▸ **Exercise details**: Nothing outside the stretch is wanted. Repeat exactly the lines of the listing below from the one that contains "return insts[i]['kind'] in" through the one that contains "sig_cons[r].append((i, p, par))", both ends included.

▸ **Available records**:
============================================================

Context: an optimization exercise on an open-source flow, tuned for small area, a short achievable clock period and few clock cycles per item. The choices shown serve that exercise and are no tape-out recipe.
At most, simulation tests tie the RTL to the original design; equivalence was not proved.
Only the layout flow was run in run 1; the RTL was not checked for function there.
No activity file was given, so power comes from the tool's default toggle rates.

==> flow/design.v, too long to show whole: its modules and the start of the top module <==
// module fir: 647 lines
module fir (
    input  wire        ap_clk,
    input  wire        ap_rst,
    input  wire        ap_start,
    output wire        ap_done,
    output wire        ap_idle,
    output wire        ap_ready,
    output wire [31:0] y,
    output wire        y_ap_vld,
    output wire [3:0]  c_address0,
    output wire        c_ce0,
    input  wire [31:0] c_q0,
    input  wire [31:0] x
);
  // ...
==> flow/flow/run.sh <==
#!/bin/bash
# Standard ORFS layout, with two changes:
#  1. after the standard synthesis, flow/polarity.py re-chooses the polarity of the full adders
#     and XOR gates to drop inverters (same function, same registers);
#  2. ports are buffered with buf_2 instead of the flow's default buffer.
set -euo pipefail
W=$(pwd)
R=$W/orfs/results/$FLOW_PLATFORM/fir/base
bash standard.sh "$R/1_2_yosys.v" > synth.log 2>&1
cp "$R/1_2_yosys.v" "$W/1_2_yosys_standard.v"
python3 flow/polarity.py "$W/1_2_yosys_standard.v" "$R/1_2_yosys.v" > polarity.log 2>&1
export BUFFER_PORTS_ARGS="-buffer_cell sky130_fd_sc_hd__buf_2"
bash standard.sh > layout.log 2>&1
==> flow/flow/polarity.py <==
#!/usr/bin/env python3
"""Re-choose the polarity of full adders and XOR gates in a mapped sky130 netlist so that
fewer inverters are needed.  A full adder is self-dual (inverting all three inputs inverts
both outputs) and an XOR/XNOR gate absorbs an inversion on any pin by swapping xor2<->xnor2,
so inverters next to them can often be removed.  The function of the netlist is unchanged.

usage: polarity.py IN.v OUT.v
"""
import re, sys, collections

src = open(sys.argv[1]).read()

# --- parse the single flat module ------------------------------------------------------
inst_re = re.compile(r'^\s*(sky130_fd_sc_hd__\w+)\s+(\S+)\s*\((.*?)\);\s*$', re.S | re.M)
pin_re = re.compile(r'\.(\w+)\(\s*([^()]*?)\s*\)')
OUTS = {'X', 'Y', 'Q', 'Q_N', 'SUM', 'COUT', 'HI', 'LO'}

insts = []
for m in inst_re.finditer(src):
    typ, name, body = m.group(1), m.group(2), m.group(3)
    pins = [(p, n) for p, n in pin_re.findall(body)]
    insts.append({'type': typ, 'name': name, 'pins': pins, 'span': m.span()})

def base(t):
    return re.sub(r'^sky130_fd_sc_hd__', '', t)

def kind(t):
    b = base(t)
    if re.match(r'(clk)?inv_\d+$', b): return 'inv'
    if re.match(r'fa_\d+$', b): return 'fa'
    if re.match(r'xor2_\d+$', b): return 'xor'
    if re.match(r'xnor2_\d+$', b): return 'xnor'
    return 'other'

driver = {}
loads = collections.defaultdict(list)   # net -> [(inst idx, pin)]
for i, c in enumerate(insts):
    c['kind'] = kind(c['type'])
    for p, n in c['pins']:
        if p in OUTS:
            driver[n] = (i, p)
        else:
            loads[n].append((i, p))

port_nets = set()
for m in re.finditer(r'^\s*(input|output|inout)\s+(\[[^\]]*\]\s*)?([^;]+);', src, re.M):
    for n in m.group(3).split(','):
        port_nets.add(n.strip())
def is_port(n):
    b = re.sub(r'\[\d+\]$', '', n.strip())
    return n in port_nets or b in port_nets

# --- logical signals: collapse inverters that touch an FA or XOR ---------------------------
# an inverter is collapsible when its input net is not a port and its output net is not a port
# and the output feeds only cells (no port)
def flexible(i):
    return insts[i]['kind'] in ('fa', 'xor', 'xnor')

coll = set()
for i, c in enumerate(insts):
    if c['kind'] != 'inv':
        continue
    a = dict(c['pins'])['A']; y = dict(c['pins'])['Y']
    if is_port(a) or is_port(y) or a not in driver:
        continue
    d = driver[a][0]
    touches = flexible(d) or any(flexible(j) for j, _ in loads[y])
    if touches and all(insts[j]['kind'] != 'inv' for j, _ in loads[y]):
        coll.add(i)

# root(net) -> (root net, parity)
inv_of = {}
for i in coll:
    pd = dict(insts[i]['pins']); inv_of[pd['Y']] = pd['A']
def root(n):
    par = 0
    while n in inv_of:
        n = inv_of[n]; par ^= 1
    return n, par

# signal = root net; consumers: (inst, pin, extra parity)
sig_cons = collections.defaultdict(list)
for i, c in enumerate(insts):
    if i in coll:
        continue
    for p, n in c['pins']:
        if p in OUTS:
            continue
        r, par = root(n)
        sig_cons[r].append((i, p, par))

# variables: FA flip f[i]; XOR output flip q[i]
var = {i: 0 for i, c in enumerate(insts) if c['kind'] in ('fa', 'xor', 'xnor') and i not in coll}

def drv_pol(sig):
    if sig in driver:
        i, p = driver[sig]
        if i in var:
            return var[i]
    return 0

def req(i, par):
    """polarity (relative to the signal) that consumer i needs on a pin fed with parity par"""
    k = insts[i]['kind']
    if k == 'fa':
        return var[i] ^ par
    if k in ('xor', 'xnor'):
        return None            # takes either
    return par

def sig_cost(sig):
    d = drv_pol(sig)
    need_other = False
    for i, p, par in sig_cons.get(sig, []):
        r = req(i, par)
        if r is not None and r != d:
            need_other = True
    # a port driven with the wrong polarity also needs an inverter
    return 1 if need_other else 0

# signals touched by each variable
touch = collections.defaultdict(set)
for i in var:
    for p, n in insts[i]['pins']:
        if p in OUTS:
            touch[i].add(n)
        elif insts[i]['kind'] == 'fa':
            touch[i].add(root(n)[0])
fixed_out = set()
for n in driver:
    if is_port(n):
        fixed_out.add(n)

def can_flip(i):
    for p, n in insts[i]['pins']:
        if p in OUTS and (is_port(n) or n in fixed_out):
            return False
    return True

before = sum(sig_cost(s) for s in set(sig_cons) | set(driver))
improved = True
rounds = 0
while improved and rounds < 50:
    improved = False; rounds += 1
    for i in var:
        if not can_flip(i):
            continue
        sigs = touch[i]
        c0 = sum(sig_cost(s) for s in sigs)
        var[i] ^= 1
        c1 = sum(sig_cost(s) for s in sigs)
        if c1 < c0:
            improved = True
        else:
            var[i] ^= 1
after = sum(sig_cost(s) for s in set(sig_cons) | set(driver))

# --- rewrite ------------------------------------------------------------------------------
# physical net of signal s with polarity d = drv_pol(s) is the root net itself (driver output).
# the opposite polarity is a new inverter output net.
inv_net = {}
new_cells = []
cnt = [0]
def other(sig):
    if sig not in inv_net:
        cnt[0] += 1
        nn = f'_pol{cnt[0]}_'
        inv_net[sig] = nn
        sp = ' ' if sig.startswith(chr(92)) else ''
        new_cells.append(f'  sky130_fd_sc_hd__inv_1 _polinv{cnt[0]}_ (\n    .A({sig}{sp}),\n    .Y({nn})\n  );\n')
    return inv_net[sig]

new_type = {}
new_pins = {}
for i, c in enumerate(insts):
    if i in coll:
        continue
    k = c['kind']
    pins = []
    parity = 0
    for p, n in c['pins']:
        if p in OUTS:
            pins.append((p, n)); continue
        sig, par = root(n)
        d = drv_pol(sig)
        r = req(i, par)
        if r is None:          # XOR consumer: take the driver's polarity
            r = d
            parity ^= d ^ par  # received value = wanted ^ (d ^ par)
        pins.append((p, sig if r == d else other(sig)))
    new_pins[i] = pins
    if k in ('xor', 'xnor'):
        inv = parity ^ var[i] ^ (1 if k == 'xnor' else 0)
        t = c['type']
        size = re.search(r'_(\d+)$', t).group(1)
        new_type[i] = f'sky130_fd_sc_hd__{"xnor2" if inv else "xor2"}_{size}'
        outp = 'Y' if inv else 'X'     # xnor2 drives Y, xor2 drives X
        new_pins[i] = [((outp if p in OUTS else p), n) for p, n in new_pins[i]]

# nets that lost their driver (collapsed inverter outputs) are simply left unused
out = []
last = 0
for i, c in enumerate(insts):
    s, e = c['span']
    out.append(src[last:s])
    last = e
    if i in coll:
        continue
    t = new_type.get(i, c['type'])
    body = ',\n'.join(f'    .{p}({n}{" " if n.startswith(chr(92)) else ""})' for p, n in new_pins[i])
    out.append(f'  {t} {c["name"]} (\n{body}\n  );')
tail = src[last:]
em = tail.rfind('endmodule')
out.append(tail[:em])
# declare new nets
decl = ''.join(f'  wire {inv_net[s]};\n' for s in inv_net)
out.append(decl + ''.join(new_cells) + tail[em:])
txt = ''.join(out)
open(sys.argv[2], 'w').write(txt)
ninv_before = sum(1 for c in insts if c['kind'] == 'inv')
sys.stderr.write(f'polarity: {len(coll)} inverters collapsed, {len(new_cells)} added '
                 f'(cost {before} -> {after}), {ninv_before} inverters before\n')
==> flow/standard.sh <==
#!/bin/bash
# synth_recipe.tcl (not shown) runs the flow's synth.tcl, then flattens the netlist and writes it again
# the make line also repeats each setting of config.mk as NAME=value (left out here)
make -C /OpenROAD-flow-scripts/flow DESIGN_CONFIG=/design/flow/config.mk WORK_HOME=/design/flow/orfs CLKGATE_MAP_FILE= SYNTH_SCRIPT=/design/flow/synth_recipe.tcl "${@:-finish}"
==> flow/config.mk <==
export PLATFORM = sky130hd
export DESIGN_NAME = fir
export DESIGN_NICKNAME = fir
export VERILOG_FILES = /design/flow/design.v
export SDC_FILE = /design/flow/constraint.sdc
export NUM_CORES = 4
export LEC_CHECK = 0
export CAP_MARGIN = 0
export CORE_MARGIN = 2
export CORE_UTILIZATION = 72
export CTS_BUF_LIST = sky130_fd_sc_hd__clkbuf_8
export CTS_CLUSTER_DIAMETER = 60
export CTS_CLUSTER_SIZE = 16
export PLACE_DENSITY = 0.8
export SETUP_SLACK_MARGIN = 4.7
export SLEW_MARGIN = 0
export TNS_END_PERCENT = 10
==> flow/constraint.sdc <==
create_clock -name core_clock -period 8.5 [get_ports {ap_clk}]
set_input_delay 1.7000 -clock core_clock [delete_from_list [all_inputs] [get_ports {ap_clk}]]
set_output_delay 1.7000 -clock core_clock [all_outputs]
set_load 0.01 [all_outputs]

============================================================

▸ **Written reply**:
    return insts[i]['kind'] in ('fa', 'xor', 'xnor')

coll = set()
for i, c in enumerate(insts):
    if c['kind'] != 'inv':
        continue
    a = dict(c['pins'])['A']; y = dict(c['pins'])['Y']
    if is_port(a) or is_port(y) or a not in driver:
        continue
    d = driver[a][0]
    touches = flexible(d) or any(flexible(j) for j, _ in loads[y])
    if touches and all(insts[j]['kind'] != 'inv' for j, _ in loads[y]):
        coll.add(i)

# root(net) -> (root net, parity)
inv_of = {}
for i in coll:
    pd = dict(insts[i]['pins']); inv_of[pd['Y']] = pd['A']
def root(n):
    par = 0
    while n in inv_of:
        n = inv_of[n]; par ^= 1
    return n, par

# signal = root net; consumers: (inst, pin, extra parity)
sig_cons = collections.defaultdict(list)
for i, c in enumerate(insts):
    if i in coll:
        continue
    for p, n in c['pins']:
        if p in OUTS:
            continue
        r, par = root(n)
        sig_cons[r].append((i, p, par))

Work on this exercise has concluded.